After locating the line with "- critical path depth up 1" in the data that follows, return it and every later line exactly, up to and including the line with "- critical endpoint unchanged".

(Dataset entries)

+-------+

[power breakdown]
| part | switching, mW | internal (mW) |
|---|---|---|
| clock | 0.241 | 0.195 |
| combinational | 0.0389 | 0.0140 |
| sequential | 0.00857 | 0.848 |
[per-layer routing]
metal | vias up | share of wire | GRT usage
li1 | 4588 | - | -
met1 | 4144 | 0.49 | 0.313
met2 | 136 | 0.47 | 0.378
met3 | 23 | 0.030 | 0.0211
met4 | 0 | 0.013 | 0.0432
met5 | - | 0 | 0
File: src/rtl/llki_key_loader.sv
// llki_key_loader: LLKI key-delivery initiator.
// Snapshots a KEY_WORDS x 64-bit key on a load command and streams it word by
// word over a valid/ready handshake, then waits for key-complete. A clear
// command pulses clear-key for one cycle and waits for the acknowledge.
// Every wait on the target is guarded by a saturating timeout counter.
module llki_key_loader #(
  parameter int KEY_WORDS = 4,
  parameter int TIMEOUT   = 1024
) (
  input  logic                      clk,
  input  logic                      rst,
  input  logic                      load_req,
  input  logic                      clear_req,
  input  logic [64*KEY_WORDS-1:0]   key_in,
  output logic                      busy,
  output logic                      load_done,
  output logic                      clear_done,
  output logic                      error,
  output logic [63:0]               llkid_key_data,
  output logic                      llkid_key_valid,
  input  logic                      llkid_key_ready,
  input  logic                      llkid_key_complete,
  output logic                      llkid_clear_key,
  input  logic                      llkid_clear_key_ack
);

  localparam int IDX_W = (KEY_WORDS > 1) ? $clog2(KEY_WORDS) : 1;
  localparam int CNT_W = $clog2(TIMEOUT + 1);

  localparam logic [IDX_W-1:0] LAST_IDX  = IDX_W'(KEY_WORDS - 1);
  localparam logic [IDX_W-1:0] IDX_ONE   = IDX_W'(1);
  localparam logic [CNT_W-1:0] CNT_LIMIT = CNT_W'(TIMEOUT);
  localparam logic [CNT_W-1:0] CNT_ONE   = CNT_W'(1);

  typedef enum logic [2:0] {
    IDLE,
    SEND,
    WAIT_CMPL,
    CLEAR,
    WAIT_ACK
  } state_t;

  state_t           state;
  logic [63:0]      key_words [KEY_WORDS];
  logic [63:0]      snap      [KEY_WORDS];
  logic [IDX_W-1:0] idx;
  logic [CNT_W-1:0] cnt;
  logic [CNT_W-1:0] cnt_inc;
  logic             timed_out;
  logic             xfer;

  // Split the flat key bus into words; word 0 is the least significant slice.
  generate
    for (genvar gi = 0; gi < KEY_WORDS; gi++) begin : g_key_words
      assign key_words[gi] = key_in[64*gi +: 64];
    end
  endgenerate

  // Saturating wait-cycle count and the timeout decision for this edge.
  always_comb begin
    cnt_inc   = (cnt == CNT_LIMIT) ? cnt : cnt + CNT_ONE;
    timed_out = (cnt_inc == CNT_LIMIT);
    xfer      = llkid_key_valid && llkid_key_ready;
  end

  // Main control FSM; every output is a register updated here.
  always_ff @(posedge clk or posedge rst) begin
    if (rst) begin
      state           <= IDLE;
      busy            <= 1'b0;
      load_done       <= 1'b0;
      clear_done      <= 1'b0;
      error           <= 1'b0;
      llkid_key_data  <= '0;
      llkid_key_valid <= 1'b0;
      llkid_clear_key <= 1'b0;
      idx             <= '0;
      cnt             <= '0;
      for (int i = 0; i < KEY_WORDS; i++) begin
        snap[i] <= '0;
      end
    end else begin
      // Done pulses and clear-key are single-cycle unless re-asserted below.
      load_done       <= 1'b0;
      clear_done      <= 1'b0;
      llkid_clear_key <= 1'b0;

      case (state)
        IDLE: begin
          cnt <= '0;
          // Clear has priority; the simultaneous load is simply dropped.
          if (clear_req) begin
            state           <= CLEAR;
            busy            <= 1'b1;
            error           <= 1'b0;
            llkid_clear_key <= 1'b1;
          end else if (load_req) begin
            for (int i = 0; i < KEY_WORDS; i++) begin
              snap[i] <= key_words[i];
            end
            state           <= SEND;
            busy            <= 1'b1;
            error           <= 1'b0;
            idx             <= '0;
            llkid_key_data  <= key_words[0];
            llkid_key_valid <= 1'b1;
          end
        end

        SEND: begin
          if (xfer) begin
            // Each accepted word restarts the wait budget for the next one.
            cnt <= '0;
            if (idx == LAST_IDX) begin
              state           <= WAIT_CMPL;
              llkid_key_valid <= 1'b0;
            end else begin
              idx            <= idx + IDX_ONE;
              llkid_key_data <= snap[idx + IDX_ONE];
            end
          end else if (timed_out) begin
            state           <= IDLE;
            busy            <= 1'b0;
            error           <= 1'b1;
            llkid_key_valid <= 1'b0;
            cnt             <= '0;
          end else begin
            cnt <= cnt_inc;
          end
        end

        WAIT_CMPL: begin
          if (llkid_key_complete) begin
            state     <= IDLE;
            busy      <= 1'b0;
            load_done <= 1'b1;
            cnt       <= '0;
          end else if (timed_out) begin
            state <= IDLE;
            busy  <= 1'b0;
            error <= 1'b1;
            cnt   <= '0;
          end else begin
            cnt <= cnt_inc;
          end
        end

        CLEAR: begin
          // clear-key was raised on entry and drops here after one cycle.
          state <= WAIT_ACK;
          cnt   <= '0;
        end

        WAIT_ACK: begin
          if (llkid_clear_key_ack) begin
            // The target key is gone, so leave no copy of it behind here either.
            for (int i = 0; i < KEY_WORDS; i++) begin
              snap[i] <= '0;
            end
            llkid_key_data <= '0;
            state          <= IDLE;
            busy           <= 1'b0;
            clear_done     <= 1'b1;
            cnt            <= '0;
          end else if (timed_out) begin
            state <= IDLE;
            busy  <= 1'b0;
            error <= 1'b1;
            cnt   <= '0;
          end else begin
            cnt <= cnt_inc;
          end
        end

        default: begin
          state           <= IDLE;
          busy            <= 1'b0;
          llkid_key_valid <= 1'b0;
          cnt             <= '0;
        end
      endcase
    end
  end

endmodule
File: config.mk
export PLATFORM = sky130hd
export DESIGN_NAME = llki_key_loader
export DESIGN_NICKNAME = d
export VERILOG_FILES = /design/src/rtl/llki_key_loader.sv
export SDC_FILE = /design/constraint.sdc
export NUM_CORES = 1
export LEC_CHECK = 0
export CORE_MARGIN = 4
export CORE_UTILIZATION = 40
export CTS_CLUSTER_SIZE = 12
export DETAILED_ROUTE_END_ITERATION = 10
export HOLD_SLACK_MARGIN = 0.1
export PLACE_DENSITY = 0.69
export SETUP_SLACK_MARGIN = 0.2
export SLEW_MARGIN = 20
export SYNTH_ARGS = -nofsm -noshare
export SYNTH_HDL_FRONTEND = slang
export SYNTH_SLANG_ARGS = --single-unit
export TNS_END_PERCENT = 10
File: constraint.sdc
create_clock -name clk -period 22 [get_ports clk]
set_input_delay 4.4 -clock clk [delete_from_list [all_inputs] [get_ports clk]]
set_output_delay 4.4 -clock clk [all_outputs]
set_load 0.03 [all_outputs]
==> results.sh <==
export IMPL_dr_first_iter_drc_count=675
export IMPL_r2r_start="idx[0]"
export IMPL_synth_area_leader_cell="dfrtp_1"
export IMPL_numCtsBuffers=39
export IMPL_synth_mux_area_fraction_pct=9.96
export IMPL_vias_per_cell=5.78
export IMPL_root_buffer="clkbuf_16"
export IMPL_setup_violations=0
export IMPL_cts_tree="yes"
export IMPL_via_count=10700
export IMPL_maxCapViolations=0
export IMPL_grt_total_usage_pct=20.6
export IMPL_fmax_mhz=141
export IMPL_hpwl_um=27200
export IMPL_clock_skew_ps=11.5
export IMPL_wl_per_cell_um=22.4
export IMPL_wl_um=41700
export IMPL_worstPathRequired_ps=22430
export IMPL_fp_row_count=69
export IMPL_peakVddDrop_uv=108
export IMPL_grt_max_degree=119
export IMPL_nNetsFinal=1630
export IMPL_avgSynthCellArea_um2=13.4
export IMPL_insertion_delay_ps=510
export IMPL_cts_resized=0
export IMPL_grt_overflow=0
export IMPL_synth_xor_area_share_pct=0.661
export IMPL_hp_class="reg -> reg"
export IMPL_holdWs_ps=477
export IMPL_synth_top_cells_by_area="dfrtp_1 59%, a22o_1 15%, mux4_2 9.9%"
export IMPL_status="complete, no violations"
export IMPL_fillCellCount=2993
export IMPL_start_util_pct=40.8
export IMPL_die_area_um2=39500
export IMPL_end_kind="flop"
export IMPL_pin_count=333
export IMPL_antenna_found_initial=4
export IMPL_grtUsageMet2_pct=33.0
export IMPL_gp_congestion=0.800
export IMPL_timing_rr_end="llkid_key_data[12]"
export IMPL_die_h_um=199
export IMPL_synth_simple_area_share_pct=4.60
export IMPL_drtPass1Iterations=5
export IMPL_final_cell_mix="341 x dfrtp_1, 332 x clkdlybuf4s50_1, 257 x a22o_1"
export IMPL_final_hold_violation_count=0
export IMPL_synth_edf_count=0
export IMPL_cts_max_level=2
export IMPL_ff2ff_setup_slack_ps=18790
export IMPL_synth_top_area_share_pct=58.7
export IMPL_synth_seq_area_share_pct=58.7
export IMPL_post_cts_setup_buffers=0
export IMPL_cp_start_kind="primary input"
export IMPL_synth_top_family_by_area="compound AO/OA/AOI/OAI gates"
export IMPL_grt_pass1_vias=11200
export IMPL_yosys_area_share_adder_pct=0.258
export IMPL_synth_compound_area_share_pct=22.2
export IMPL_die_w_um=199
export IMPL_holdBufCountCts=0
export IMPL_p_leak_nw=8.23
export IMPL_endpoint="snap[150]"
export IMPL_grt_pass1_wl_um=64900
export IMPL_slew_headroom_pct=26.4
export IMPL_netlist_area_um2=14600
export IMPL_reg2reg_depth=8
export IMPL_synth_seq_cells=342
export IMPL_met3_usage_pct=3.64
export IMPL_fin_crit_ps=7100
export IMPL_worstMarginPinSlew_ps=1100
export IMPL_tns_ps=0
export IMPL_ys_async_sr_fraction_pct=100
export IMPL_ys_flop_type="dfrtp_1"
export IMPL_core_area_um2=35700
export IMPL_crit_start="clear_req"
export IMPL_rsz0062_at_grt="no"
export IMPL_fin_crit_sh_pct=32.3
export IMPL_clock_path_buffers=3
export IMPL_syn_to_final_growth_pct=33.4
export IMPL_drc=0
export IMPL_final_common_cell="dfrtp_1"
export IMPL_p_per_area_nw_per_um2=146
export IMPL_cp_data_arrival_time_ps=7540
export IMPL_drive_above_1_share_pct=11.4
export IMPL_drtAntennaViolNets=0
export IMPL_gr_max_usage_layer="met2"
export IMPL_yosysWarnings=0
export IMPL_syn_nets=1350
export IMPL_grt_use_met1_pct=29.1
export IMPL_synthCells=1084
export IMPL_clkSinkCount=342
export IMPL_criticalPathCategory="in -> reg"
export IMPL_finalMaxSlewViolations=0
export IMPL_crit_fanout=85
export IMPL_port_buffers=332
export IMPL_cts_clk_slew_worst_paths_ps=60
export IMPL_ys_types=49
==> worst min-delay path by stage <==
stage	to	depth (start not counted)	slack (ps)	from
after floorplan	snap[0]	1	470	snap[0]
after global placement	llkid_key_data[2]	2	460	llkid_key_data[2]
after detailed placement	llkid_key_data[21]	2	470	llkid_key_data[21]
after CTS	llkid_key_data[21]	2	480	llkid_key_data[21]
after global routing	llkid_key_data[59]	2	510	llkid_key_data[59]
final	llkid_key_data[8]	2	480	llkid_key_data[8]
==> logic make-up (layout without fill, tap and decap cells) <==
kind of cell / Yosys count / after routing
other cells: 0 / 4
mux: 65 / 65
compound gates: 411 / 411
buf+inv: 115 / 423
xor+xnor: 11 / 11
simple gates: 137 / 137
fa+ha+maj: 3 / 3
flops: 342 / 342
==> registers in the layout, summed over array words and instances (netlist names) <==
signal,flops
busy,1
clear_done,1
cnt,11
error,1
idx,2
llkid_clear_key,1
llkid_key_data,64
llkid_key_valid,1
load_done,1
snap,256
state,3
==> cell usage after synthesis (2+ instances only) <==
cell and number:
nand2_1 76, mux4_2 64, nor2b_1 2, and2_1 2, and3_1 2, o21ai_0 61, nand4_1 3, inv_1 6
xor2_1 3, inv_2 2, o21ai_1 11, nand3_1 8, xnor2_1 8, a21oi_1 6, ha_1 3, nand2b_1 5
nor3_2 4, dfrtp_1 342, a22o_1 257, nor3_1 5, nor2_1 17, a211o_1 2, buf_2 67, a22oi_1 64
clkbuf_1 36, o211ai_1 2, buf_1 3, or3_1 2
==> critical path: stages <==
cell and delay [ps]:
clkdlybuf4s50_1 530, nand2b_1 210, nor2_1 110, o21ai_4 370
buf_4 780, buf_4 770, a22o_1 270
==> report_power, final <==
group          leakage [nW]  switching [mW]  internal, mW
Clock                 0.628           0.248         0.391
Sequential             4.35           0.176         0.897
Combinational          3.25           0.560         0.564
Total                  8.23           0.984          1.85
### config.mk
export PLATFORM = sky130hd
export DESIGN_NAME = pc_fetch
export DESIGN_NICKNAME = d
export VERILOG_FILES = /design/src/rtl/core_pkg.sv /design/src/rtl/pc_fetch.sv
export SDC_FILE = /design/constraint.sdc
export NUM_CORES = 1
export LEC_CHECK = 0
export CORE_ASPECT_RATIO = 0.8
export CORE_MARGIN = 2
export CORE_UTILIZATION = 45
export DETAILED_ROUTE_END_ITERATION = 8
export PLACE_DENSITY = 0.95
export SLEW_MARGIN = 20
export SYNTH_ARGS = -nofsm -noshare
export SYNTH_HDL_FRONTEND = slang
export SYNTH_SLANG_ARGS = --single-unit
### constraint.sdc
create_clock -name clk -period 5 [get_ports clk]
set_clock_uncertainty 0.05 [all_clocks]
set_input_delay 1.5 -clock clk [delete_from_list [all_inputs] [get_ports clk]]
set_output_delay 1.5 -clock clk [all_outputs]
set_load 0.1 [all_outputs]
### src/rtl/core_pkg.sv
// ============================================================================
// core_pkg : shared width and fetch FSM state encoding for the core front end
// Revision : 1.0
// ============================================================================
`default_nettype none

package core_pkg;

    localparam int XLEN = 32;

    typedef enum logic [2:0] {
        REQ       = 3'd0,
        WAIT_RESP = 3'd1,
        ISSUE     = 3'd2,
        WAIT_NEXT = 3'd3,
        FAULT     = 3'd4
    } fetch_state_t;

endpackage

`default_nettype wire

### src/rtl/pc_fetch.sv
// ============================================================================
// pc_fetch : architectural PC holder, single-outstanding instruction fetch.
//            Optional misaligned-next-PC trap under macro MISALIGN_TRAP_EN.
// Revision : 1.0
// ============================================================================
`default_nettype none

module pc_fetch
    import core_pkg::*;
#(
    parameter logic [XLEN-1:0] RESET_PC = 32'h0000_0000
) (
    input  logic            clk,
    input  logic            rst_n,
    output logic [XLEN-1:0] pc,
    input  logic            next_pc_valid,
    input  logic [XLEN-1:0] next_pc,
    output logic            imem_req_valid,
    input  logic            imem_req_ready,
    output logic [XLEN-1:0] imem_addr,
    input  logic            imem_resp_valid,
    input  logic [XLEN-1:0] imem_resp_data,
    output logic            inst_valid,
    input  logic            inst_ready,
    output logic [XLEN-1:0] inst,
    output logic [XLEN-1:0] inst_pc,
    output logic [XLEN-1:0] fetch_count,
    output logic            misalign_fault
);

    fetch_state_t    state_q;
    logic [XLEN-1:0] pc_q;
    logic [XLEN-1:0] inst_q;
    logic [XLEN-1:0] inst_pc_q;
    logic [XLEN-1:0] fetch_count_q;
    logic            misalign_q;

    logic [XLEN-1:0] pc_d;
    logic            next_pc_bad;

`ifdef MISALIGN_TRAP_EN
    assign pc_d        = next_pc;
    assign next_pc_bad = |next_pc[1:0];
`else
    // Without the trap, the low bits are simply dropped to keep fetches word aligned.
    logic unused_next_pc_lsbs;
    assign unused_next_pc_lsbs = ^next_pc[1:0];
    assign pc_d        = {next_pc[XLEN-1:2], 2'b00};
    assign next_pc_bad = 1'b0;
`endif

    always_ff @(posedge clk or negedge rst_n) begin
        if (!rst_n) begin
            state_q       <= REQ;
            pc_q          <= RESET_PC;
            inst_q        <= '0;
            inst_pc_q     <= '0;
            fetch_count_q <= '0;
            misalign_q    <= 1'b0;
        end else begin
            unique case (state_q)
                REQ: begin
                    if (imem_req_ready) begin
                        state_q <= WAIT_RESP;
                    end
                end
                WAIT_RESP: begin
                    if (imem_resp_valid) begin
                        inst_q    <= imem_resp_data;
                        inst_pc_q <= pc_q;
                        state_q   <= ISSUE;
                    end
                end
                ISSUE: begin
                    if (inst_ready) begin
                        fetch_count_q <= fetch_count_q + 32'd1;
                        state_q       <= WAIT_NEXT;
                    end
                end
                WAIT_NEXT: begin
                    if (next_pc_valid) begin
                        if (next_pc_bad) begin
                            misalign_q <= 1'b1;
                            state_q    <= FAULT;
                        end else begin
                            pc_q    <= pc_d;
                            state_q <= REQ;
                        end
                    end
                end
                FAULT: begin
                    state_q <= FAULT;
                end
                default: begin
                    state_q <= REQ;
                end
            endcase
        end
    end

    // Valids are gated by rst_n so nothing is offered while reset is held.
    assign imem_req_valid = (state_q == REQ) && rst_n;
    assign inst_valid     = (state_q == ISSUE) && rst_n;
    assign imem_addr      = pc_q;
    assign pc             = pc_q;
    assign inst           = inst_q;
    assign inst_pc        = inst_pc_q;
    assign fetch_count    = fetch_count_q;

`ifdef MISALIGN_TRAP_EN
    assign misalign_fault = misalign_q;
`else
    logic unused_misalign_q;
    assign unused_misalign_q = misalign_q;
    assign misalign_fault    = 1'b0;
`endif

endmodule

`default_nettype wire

+-------+

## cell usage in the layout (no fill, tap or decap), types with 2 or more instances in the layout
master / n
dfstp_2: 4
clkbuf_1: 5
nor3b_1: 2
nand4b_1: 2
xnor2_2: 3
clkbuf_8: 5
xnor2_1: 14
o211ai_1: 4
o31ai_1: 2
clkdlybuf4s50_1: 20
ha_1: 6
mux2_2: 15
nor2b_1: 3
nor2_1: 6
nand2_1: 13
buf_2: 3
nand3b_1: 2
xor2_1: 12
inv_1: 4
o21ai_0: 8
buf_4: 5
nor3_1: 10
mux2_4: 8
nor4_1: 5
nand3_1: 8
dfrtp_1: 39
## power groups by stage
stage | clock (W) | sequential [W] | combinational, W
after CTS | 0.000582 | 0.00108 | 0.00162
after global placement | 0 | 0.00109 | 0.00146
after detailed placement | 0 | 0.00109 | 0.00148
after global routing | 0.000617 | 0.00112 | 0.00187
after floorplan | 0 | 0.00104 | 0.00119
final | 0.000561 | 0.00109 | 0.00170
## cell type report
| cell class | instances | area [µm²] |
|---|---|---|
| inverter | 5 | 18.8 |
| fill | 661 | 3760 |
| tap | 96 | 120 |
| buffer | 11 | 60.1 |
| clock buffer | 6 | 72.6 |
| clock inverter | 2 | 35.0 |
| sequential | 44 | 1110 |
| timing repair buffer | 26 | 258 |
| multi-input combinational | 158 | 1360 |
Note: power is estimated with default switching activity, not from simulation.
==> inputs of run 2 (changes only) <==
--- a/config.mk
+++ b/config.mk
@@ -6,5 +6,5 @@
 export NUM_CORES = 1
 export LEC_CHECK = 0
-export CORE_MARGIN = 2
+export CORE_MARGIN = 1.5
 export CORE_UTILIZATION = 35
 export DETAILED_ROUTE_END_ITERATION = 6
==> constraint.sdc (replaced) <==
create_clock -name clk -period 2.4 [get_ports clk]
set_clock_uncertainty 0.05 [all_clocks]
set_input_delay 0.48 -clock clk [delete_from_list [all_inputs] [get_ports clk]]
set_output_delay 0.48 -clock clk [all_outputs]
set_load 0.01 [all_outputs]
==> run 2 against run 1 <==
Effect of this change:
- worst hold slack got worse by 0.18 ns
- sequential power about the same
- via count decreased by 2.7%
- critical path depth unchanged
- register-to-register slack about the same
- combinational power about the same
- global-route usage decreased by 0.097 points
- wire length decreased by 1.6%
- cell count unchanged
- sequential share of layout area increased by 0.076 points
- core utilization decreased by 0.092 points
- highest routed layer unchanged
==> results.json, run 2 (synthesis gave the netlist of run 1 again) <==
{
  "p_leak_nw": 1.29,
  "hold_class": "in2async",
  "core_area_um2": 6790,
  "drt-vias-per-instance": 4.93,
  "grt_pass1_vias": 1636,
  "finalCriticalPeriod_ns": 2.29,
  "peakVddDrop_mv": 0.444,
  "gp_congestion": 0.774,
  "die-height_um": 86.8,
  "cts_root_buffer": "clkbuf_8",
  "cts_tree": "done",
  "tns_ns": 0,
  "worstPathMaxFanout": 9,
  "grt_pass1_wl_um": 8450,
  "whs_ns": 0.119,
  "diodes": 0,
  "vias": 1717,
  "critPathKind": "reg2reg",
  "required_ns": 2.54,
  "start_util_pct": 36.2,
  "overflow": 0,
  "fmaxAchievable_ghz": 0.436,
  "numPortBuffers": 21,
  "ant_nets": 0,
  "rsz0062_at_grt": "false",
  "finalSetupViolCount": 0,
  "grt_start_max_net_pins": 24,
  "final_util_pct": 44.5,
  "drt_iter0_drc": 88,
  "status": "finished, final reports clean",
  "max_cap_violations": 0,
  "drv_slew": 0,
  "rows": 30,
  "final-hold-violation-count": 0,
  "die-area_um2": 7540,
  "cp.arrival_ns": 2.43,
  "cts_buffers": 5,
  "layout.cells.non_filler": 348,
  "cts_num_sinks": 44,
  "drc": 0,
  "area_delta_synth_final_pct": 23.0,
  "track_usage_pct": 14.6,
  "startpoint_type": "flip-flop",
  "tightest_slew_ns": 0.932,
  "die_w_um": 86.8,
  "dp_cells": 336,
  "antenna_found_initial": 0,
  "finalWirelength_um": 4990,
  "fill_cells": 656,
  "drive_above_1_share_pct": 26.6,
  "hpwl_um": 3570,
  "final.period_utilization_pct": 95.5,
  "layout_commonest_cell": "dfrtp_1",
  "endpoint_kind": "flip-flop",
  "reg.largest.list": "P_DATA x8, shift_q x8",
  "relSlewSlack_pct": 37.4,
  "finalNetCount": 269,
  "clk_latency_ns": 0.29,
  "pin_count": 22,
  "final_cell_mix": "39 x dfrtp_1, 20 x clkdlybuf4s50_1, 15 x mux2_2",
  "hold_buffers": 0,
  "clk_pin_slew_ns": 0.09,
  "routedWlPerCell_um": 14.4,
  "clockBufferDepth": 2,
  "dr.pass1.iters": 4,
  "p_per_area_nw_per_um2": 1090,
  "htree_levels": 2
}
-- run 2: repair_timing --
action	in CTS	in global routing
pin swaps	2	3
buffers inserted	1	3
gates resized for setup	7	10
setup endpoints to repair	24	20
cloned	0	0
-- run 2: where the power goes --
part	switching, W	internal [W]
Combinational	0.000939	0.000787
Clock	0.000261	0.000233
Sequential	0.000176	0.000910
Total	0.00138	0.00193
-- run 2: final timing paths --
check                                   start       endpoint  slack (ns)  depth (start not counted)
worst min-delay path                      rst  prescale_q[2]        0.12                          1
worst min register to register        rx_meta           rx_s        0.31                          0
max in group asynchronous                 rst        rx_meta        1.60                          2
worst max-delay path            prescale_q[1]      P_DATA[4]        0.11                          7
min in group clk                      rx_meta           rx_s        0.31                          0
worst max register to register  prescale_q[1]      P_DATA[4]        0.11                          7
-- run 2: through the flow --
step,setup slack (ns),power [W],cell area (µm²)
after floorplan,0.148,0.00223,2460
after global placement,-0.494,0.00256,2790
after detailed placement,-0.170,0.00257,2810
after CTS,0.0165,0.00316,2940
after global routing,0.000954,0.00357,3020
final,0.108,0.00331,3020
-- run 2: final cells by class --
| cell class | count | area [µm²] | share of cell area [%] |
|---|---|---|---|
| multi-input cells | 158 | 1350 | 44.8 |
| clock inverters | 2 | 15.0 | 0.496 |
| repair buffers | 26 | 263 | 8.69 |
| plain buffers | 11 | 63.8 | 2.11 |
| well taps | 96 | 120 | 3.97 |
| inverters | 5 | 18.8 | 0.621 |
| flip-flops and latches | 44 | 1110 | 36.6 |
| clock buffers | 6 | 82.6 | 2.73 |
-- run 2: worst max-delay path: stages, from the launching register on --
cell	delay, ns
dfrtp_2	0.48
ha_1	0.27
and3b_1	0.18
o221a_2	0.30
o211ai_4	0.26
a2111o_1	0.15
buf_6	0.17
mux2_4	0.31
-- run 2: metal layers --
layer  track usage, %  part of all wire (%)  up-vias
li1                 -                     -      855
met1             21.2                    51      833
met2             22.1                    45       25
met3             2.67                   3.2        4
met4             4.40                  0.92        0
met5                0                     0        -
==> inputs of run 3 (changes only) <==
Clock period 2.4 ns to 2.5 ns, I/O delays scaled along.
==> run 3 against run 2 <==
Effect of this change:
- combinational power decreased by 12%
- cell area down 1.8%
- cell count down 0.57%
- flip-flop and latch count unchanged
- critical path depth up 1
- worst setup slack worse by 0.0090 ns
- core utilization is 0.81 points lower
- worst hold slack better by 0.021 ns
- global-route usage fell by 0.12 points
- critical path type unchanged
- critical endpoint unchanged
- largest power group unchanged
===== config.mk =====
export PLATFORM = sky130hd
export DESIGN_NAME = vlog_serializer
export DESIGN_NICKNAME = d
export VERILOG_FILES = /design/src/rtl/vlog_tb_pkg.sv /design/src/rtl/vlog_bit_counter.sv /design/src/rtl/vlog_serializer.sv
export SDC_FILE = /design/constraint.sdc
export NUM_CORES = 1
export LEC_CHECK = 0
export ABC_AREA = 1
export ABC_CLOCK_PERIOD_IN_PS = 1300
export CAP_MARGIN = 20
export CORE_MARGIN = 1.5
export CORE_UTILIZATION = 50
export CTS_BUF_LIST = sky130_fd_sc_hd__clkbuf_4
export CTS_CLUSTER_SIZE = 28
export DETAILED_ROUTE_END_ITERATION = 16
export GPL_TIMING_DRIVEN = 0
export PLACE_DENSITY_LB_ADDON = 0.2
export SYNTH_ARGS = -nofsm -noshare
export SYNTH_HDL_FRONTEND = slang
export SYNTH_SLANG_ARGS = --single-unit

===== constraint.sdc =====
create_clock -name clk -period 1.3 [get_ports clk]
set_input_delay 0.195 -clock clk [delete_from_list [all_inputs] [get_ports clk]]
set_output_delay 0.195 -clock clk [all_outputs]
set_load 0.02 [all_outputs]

+-------+

#### Written reply:
- critical path depth up 1
- worst setup slack worse by 0.0090 ns
- core utilization is 0.81 points lower
- worst hold slack better by 0.021 ns
- global-route usage fell by 0.12 points
- critical path type unchanged
- critical endpoint unchanged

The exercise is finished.